To clone an animal, a cell nucleus is taken from an "elite" animal, implanted into an egg whose nucleus has been removed, cultivated into an embryo in a lab, and then implanted in the womb of a surrogate "mother" of the same species. To genetically engineer an animal, scientists splice foreign genes, generally from some other type of animal, into a nucleus, and then implant the modified embryo into a host mother.

Creating a transgenic animal is incredibly difficult and expensive, prone to mistakes that can cause the premature death of animals. "Genetic engineering doesn't work all that well," says Hanson. He points out that once genetic farmers produce the perfect animal through trial and error, they will save a tremendous amount of money by cloning its genotype -- which is why they welcome the FDA ruling. "When they find it works in an animal, they want to copy it with cloning," Hanson says. "Cloning is how you Xerox your success."

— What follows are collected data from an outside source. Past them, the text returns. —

<file path="src/fb_pkg.sv">
package fb_pkg;

  // ***************************************************
  // bus and data widths
  // ***************************************************
  localparam int ADDR_W = 4;
  localparam int DATA_W = 16;

  // ***************************************************
  // register indices
  // ***************************************************
  localparam logic [3:0] IDX_IN_FOUR = 4'h0;
  localparam logic [3:0] IDX_IN_FIVE = 4'h1;
  localparam logic [3:0] IDX_IN_SIX = 4'h2;
  localparam logic [3:0] IDX_IN_SEVEN = 4'h3;
  localparam logic [3:0] IDX_FUNC_SEL = 4'h4;
  localparam logic [3:0] IDX_STATUS = 4'h5;
  localparam logic [3:0] IDX_COUNT_LO = 4'h6;
  localparam logic [3:0] IDX_COUNT_HI = 4'h7;
  localparam logic [3:0] IDX_OUT_ONE = 4'h8;

  // ***************************************************
  // field positions and reset values
  // ***************************************************
  localparam int STAT_TIMER_BIT = 0;
  localparam int STAT_PER_UNIT_BIT = 1;
  localparam int STAT_WIDE_BIT = 2;
  localparam int SEL_W = 5;
  localparam logic [15:0] PARAM_RST = 16'h0000;
  localparam logic [4:0] SEL_RST = 5'h00;

  // ***************************************************
  // function selector values
  // ***************************************************
  localparam logic [4:0] SEL_TIMER = 5'h00;
  localparam logic [4:0] SEL_STATE = 5'h01;
  localparam logic [4:0] SEL_TIME_LAST = 5'h08;
  localparam logic [4:0] SEL_MULDIV = 5'h09;
  localparam logic [4:0] SEL_UNS_LAST = 5'h0C;
  localparam logic [4:0] SEL_COUNTER = 5'h0C;
  localparam logic [4:0] SEL_SCALE = 5'h0D;
  localparam logic [4:0] SEL_MAX = 5'h1B;

  // ***************************************************
  // signed range limits
  // ***************************************************
  localparam logic [15:0] SIGNED_MIN = 16'h8001;
  localparam logic [15:0] SIGNED_LOW_ILLEGAL = 16'h8000;

  // ***************************************************
  // timing: one time unit is a hundredth of a minute
  // ***************************************************
  localparam int unsigned CLK_HZ = 100_000_000;
  localparam int unsigned TIME_UNIT_MS = 600;
  localparam int unsigned TIME_UNIT_CYCLES =
    TIME_UNIT_MS * (CLK_HZ / 1000);

  typedef enum logic {TMR_IDLE, TMR_ACTIVE} tmr_state_t;

endpackage

</file>
<file path="src/delay_timer.sv">
`timescale 1ns/1ps
module delay_timer
(
  // clock and reset
  input wire logic clk_sys,
  input wire logic srst,
  // control
  input wire logic enable,
  input wire logic time_tick,
  input wire logic timer_req,
  input wire logic [15:0] on_delay,
  input wire logic [15:0] off_delay,
  // result
  output logic timer_out
);
  import fb_pkg::*;

  tmr_state_t state_reg;
  tmr_state_t state_next;
  logic [15:0] elapsed_reg;
  logic [15:0] elapsed_next;

  // ***************************************************
  // on and off qualification
  // ***************************************************
  always_comb
  begin
    state_next = state_reg;
    elapsed_next = elapsed_reg;
    if (!enable)
    begin
      state_next = TMR_IDLE;
      elapsed_next = 16'h0000;
    end
    else
    begin
      case (state_reg)
        TMR_IDLE:
        begin
          if (!timer_req)
            elapsed_next = 16'h0000;
          else if (elapsed_reg >= on_delay)
          begin
            state_next = TMR_ACTIVE;
            elapsed_next = 16'h0000;
          end
          else if (time_tick)
            elapsed_next = elapsed_reg + 16'h0001;
        end
        TMR_ACTIVE:
        begin
          if (timer_req)
            elapsed_next = 16'h0000;
          else if (elapsed_reg >= off_delay)
          begin
            state_next = TMR_IDLE;
            elapsed_next = 16'h0000;
          end
          else if (time_tick)
            elapsed_next = elapsed_reg + 16'h0001;
        end
        default:
        begin
          state_next = TMR_IDLE;
          elapsed_next = 16'h0000;
        end
      endcase
    end
  end

  always_ff @(posedge clk_sys)
  begin
    if (srst)
    begin
      state_reg <= TMR_IDLE;
      elapsed_reg <= 16'h0000;
    end
    else
    begin
      state_reg <= state_next;
      elapsed_reg <= elapsed_next;
    end
  end

  assign timer_out = (state_reg == TMR_ACTIVE);

endmodule

</file>
<file path="src/fb_params_top.sv">
`timescale 1ns/1ps
module fb_params_top
#(
  parameter int unsigned TICK_CYCLES = fb_pkg::TIME_UNIT_CYCLES
)
(
  // clock and reset
  input wire logic clk_sys,
  input wire logic srst,
  // register port
  input wire logic [fb_pkg::ADDR_W-1:0] reg_addr,
  input wire logic [fb_pkg::DATA_W-1:0] reg_wdata,
  input wire logic reg_wr,
  input wire logic reg_rd,
  output logic [fb_pkg::DATA_W-1:0] reg_rdata,
  // evaluated function inputs
  input wire logic in1_eval,
  input wire logic in2_eval,
  input wire logic timer_req,
  // results
  output logic [fb_pkg::DATA_W-1:0] func_out1,
  output logic timer_out,
  output logic [31:0] count_value,
  output logic [31:0] limit_primary,
  output logic [31:0] limit_alternate,
  output logic per_unit_mode,
  output logic [fb_pkg::DATA_W-1:0] in4_value
);
  import fb_pkg::*;
  // ***************************************************
  // helpers
  // ***************************************************
  function automatic logic sel_in(input logic [4:0] sel, lo, hi);
    sel_in = (sel >= lo) && (sel <= hi);
  endfunction
  function automatic logic [15:0] clamp_signed(input logic [15:0] v);
    clamp_signed = (v == SIGNED_LOW_ILLEGAL) ? SIGNED_MIN : v;
  endfunction
  // ***************************************************
  // parameter registers
  // ***************************************************
  logic [15:0] in_four_reg;
  logic [15:0] in_four_next;
  logic [15:0] in_five_reg;
  logic [15:0] in_five_next;
  logic [15:0] in_six_reg;
  logic [15:0] in_six_next;
  logic [15:0] in_seven_reg;
  logic [15:0] in_seven_next;
  logic [4:0] sel_reg;
  logic [4:0] sel_next;
  always_comb
  begin
    in_four_next = in_four_reg;
    in_five_next = in_five_reg;
    in_six_next = in_six_reg;
    in_seven_next = in_seven_reg;
    sel_next = sel_reg;
    if (reg_wr)
    begin
      if (reg_addr == IDX_IN_FOUR)
        in_four_next = reg_wdata;
      else if (reg_addr == IDX_IN_FIVE)
        in_five_next = reg_wdata;
      else if (reg_addr == IDX_IN_SIX)
        in_six_next = reg_wdata;
      else if (reg_addr == IDX_IN_SEVEN)
        in_seven_next = reg_wdata;
      else if (reg_addr == IDX_FUNC_SEL)
      begin
        // out of range selector values are ignored
        if (reg_wdata[4:0] <= SEL_MAX && reg_wdata[15:5] == 11'h000)
          sel_next = reg_wdata[4:0];
      end
    end
  end
  always_ff @(posedge clk_sys)
  begin
    if (srst)
    begin
      in_four_reg <= PARAM_RST;
      in_five_reg <= PARAM_RST;
      in_six_reg <= PARAM_RST;
      in_seven_reg <= PARAM_RST;
      sel_reg <= SEL_RST;
    end
    else
    begin
      in_four_reg <= in_four_next;
      in_five_reg <= in_five_next;
      in_six_reg <= in_six_next;
      in_seven_reg <= in_seven_next;
      sel_reg <= sel_next;
    end
  end
  // ***************************************************
  // mode decode and value interpretation
  // ***************************************************
  logic mode_time;
  logic mode_timer;
  logic mode_state;
  logic mode_counter;
  logic mode_muldiv;
  logic mode_scale;
  logic [15:0] four_eff;
  logic [15:0] five_eff;
  logic [15:0] six_eff;
  always_comb
  begin
    mode_time = sel_in(sel_reg, SEL_TIMER, SEL_TIME_LAST);
    mode_timer = (sel_reg == SEL_TIMER);
    mode_state = (sel_reg == SEL_STATE);
    mode_counter = (sel_reg == SEL_COUNTER);
    mode_muldiv = (sel_reg == SEL_MULDIV);
    mode_scale = (sel_reg == SEL_SCALE);
    // sampled from the registers on every pass, four and six through clamp_signed in scale mode
    four_eff = in_four_reg;
    if (sel_reg == SEL_SCALE)
      four_eff = clamp_signed(in_four_reg);
    five_eff = in_five_reg;
    six_eff = in_six_reg;
    if (sel_reg == SEL_SCALE)
      six_eff = clamp_signed(in_six_reg);
  end
  // ***************************************************
  // time base: one tick per hundredth of a minute
  // ***************************************************
  logic [31:0] tick_cnt_reg;
  logic [31:0] tick_cnt_next;
  logic tick_reg;
  logic tick_next;
  always_comb
  begin
    tick_cnt_next = tick_cnt_reg + 32'h0000_0001;
    tick_next = 1'b0;
    if (!mode_time)
      tick_cnt_next = 32'h0000_0000;
    else if (tick_cnt_reg >= TICK_CYCLES - 1)
    begin
      tick_cnt_next = 32'h0000_0000;
      tick_next = 1'b1;
    end
  end
  always_ff @(posedge clk_sys)
  begin
    if (srst)
    begin
      tick_cnt_reg <= 32'h0000_0000;
      tick_reg <= 1'b0;
    end
    else
    begin
      tick_cnt_reg <= tick_cnt_next;
      tick_reg <= tick_next;
    end
  end
  // ***************************************************
  // delay timer
  // ***************************************************
  logic timer_q;
  delay_timer u_timer
  (
    .clk_sys(clk_sys),
    .srst(srst),
    .enable(mode_timer || mode_state),
    .time_tick(tick_reg),
    .timer_req(timer_req),
    .on_delay(five_eff),
    .off_delay(four_eff),
    .timer_out(timer_q)
  );
  // ***************************************************
  // up/down counter
  // ***************************************************
  logic in1_prev_reg;
  logic in2_prev_reg;
  logic up_pulse;
  logic down_pulse;
  always_comb
  begin
    up_pulse = mode_counter && in1_eval && !in1_prev_reg;
    down_pulse = mode_counter && in2_eval && !in2_prev_reg;
  end
  always_ff @(posedge clk_sys)
  begin
    if (srst)
    begin
      in1_prev_reg <= 1'b0;
      in2_prev_reg <= 1'b0;
    end
    else
    begin
      in1_prev_reg <= in1_eval;
      in2_prev_reg <= in2_eval;
    end
  end
  updown_counter u_counter
  (
    .clk_sys(clk_sys),
    .srst(srst),
    .up_pulse(up_pulse),
    .down_pulse(down_pulse),
    .up_step(four_eff),
    .down_step(five_eff),
    .wide(in_six_reg != 16'h0000),
    .count_value(count_value)
  );
  // ***************************************************
  // result registers
  // ***************************************************
  logic [15:0] out1_reg;
  logic [15:0] out1_next;
  logic [31:0] lim_a_reg;
  logic [31:0] lim_a_next;
  logic [31:0] lim_b_reg;
  logic [31:0] lim_b_next;
  logic per_unit_reg;
  logic per_unit_next;
  logic [15:0] four_out_reg;
  always_comb
  begin
    out1_next = out1_reg;
    lim_a_next = lim_a_reg;
    lim_b_next = lim_b_reg;
    per_unit_next = 1'b0;
    if (mode_timer)
      out1_next = timer_q ? six_eff : in_seven_reg;
    else if (mode_state)
    begin
      if (!in2_eval && in1_eval && timer_q)
        out1_next = six_eff;
      else if (in2_eval && !(in1_eval && timer_q))
        out1_next = in_seven_reg;
    end
    else if (mode_counter)
      out1_next = count_value[15:0];
    else if (mode_muldiv)
      per_unit_next = (four_eff != 16'h0000);
    else if (mode_scale)
    begin
      lim_a_next = {four_eff, five_eff};
      lim_b_next = {six_eff, in_seven_reg};
    end
  end
  always_ff @(posedge clk_sys)
  begin
    if (srst)
    begin
      out1_reg <= 16'h0000;
      lim_a_reg <= 32'h0000_0000;
      lim_b_reg <= 32'h0000_0000;
      per_unit_reg <= 1'b0;
      four_out_reg <= 16'h0000;
    end
    else
    begin
      out1_reg <= out1_next;
      lim_a_reg <= lim_a_next;
      lim_b_reg <= lim_b_next;
      per_unit_reg <= per_unit_next;
      four_out_reg <= four_eff;
    end
  end
  assign func_out1 = out1_reg;
  assign timer_out = timer_q;
  assign limit_primary = lim_a_reg;
  assign limit_alternate = lim_b_reg;
  assign per_unit_mode = per_unit_reg;
  assign in4_value = four_out_reg;

  // ***************************************************
  // register read
  // ***************************************************
  logic [15:0] rdata_reg;
  logic [15:0] rdata_next;

  always_comb
  begin
    rdata_next = 16'h0000;
    if (reg_rd)
    begin
      if (reg_addr == IDX_IN_FOUR)
        rdata_next = in_four_reg;
      else if (reg_addr == IDX_IN_FIVE)
        rdata_next = in_five_reg;
      else if (reg_addr == IDX_IN_SIX)
        rdata_next = in_six_reg;
      else if (reg_addr == IDX_IN_SEVEN)
        rdata_next = in_seven_reg;
      else if (reg_addr == IDX_FUNC_SEL)
        rdata_next = {11'h000, sel_reg};
      else if (reg_addr == IDX_STATUS)
      begin
        rdata_next[STAT_TIMER_BIT] = timer_q;
        rdata_next[STAT_PER_UNIT_BIT] = per_unit_reg;
        rdata_next[STAT_WIDE_BIT] = (in_six_reg != 16'h0000);
      end
      else if (reg_addr == IDX_COUNT_LO)
        rdata_next = count_value[15:0];
      else if (reg_addr == IDX_COUNT_HI)
        rdata_next = count_value[31:16];
      else if (reg_addr == IDX_OUT_ONE)
        rdata_next = out1_reg;
    end
  end

  always_ff @(posedge clk_sys)
  begin
    if (srst)
      rdata_reg <= 16'h0000;
    else
      rdata_reg <= rdata_next;
  end

  assign reg_rdata = rdata_reg;

endmodule

</file>
<file path="src/updown_counter.sv">
`timescale 1ns/1ps
module updown_counter
(
  // clock and reset
  input wire logic clk_sys,
  input wire logic srst,
  // steps
  input wire logic up_pulse,
  input wire logic down_pulse,
  input wire logic [15:0] up_step,
  input wire logic [15:0] down_step,
  input wire logic wide,
  // result
  output logic [31:0] count_value
);

  logic [31:0] count_reg;
  logic [31:0] count_next;
  logic [31:0] sum;

  // ***************************************************
  // accumulate
  // ***************************************************
  always_comb
  begin
    sum = count_reg;
    if (up_pulse)
      sum = sum + {16'h0000, up_step};
    if (down_pulse)
      sum = sum - {16'h0000, down_step};
    count_next = wide ? sum : {16'h0000, sum[15:0]};
  end

  always_ff @(posedge clk_sys)
  begin
    if (srst)
      count_reg <= 32'h0000_0000;
    else
      count_reg <= count_next;
  end

  assign count_value = count_reg;

endmodule
</file>
$ cat src/pkg/drive_regs_pkg.sv
// Package: register map, field positions and setting encodings for the drive command bank
package drive_regs_pkg;

    // Register indices (word addresses)
    localparam logic [15:0] ADDR_FREQ_REF     = 16'h0380;
    localparam logic [15:0] ADDR_SPEED_REF    = 16'h0381;
    localparam logic [15:0] ADDR_RUN_WORD     = 16'h0382;
    localparam logic [15:0] ADDR_RAMP_UP      = 16'h0383;
    localparam logic [15:0] ADDR_RAMP_DOWN    = 16'h0384;
    localparam logic [15:0] ADDR_OUT_TERM     = 16'h0386;
    localparam logic [15:0] ADDR_LOOP_SET     = 16'h0388;
    localparam logic [15:0] ADDR_LOOP_FB      = 16'h0389;
    localparam logic [15:0] ADDR_MOTOR_CURR   = 16'h038A;
    localparam logic [15:0] ADDR_VOLT_CLASS   = 16'h038B;
    localparam logic [15:0] ADDR_TRQ_SET      = 16'h0390;
    localparam logic [15:0] ADDR_TRQ_LIM_FM   = 16'h0391;
    localparam logic [15:0] ADDR_TRQ_LIM_FR   = 16'h0392;
    localparam logic [15:0] ADDR_TRQ_LIM_RM   = 16'h0393;
    localparam logic [15:0] ADDR_TRQ_LIM_RR   = 16'h0394;
    localparam logic [15:0] ADDR_TRQ_OFFSET   = 16'h0395;

    // Run word fields
    localparam int RUN_BIT    = 0;
    localparam int DIR_BIT    = 1;
    localparam int RESET_BIT  = 2;
    localparam int COAST_BIT  = 3;

    // Output terminal fields
    localparam int CONTACT1_BIT = 5;
    localparam int CONTACT2_BIT = 4;
    localparam int TRANS1_BIT   = 3;
    localparam int TRANS2_BIT   = 2;
    localparam int TRANS3_BIT   = 1;
    localparam logic [15:0] OUT_TERM_MASK = 16'h003E;
    localparam logic [15:0] RUN_RD_MASK   = 16'h0003;

    // Voltage class answers
    localparam logic [15:0] VOLT_CLASS_200 = 16'h00C8;
    localparam logic [15:0] VOLT_CLASS_400 = 16'h0190;

    // Reset values
    localparam logic [15:0] WORD_RESET = 16'h0000;

    // Source selection and control mode settings
    typedef enum logic [0:0] {
        SRC_OTHER,
        SRC_COMM
    } source_t;

    typedef enum logic [0:0] {
        MODE_SPEED,
        MODE_TORQUE
    } control_mode_t;

    typedef struct packed {
        source_t       run_source_select;
        source_t       speed_source_select;
        control_mode_t control_mode_select;
        source_t       torque_setpoint_source;
        source_t       torque_limit_source;
        source_t       torque_offset_source;
    } config_t;

    typedef struct packed {
        logic [15:0] fwd_motoring;
        logic [15:0] fwd_regen;
        logic [15:0] rev_motoring;
        logic [15:0] rev_regen;
    } torque_limits_t;

    typedef struct packed {
        logic contact_output_one;
        logic contact_output_two;
        logic transistor_output_one;
        logic transistor_output_two;
        logic transistor_output_three;
    } terminals_t;

endpackage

Hanson and other watchdog groups, including the Union of Concerned Scientists and Consumers Union, have been critical of the FDA's research review that led to its approval of cloning, claiming that the agency dismissed studies that raised questions about safety. "It was a pathetic risk assessment," says Michael Hansen of Consumers Union. "There were small sample sizes and the studies weren't designed properly. For controls, they used cows in other fields, not raised under the same husbandry conditions."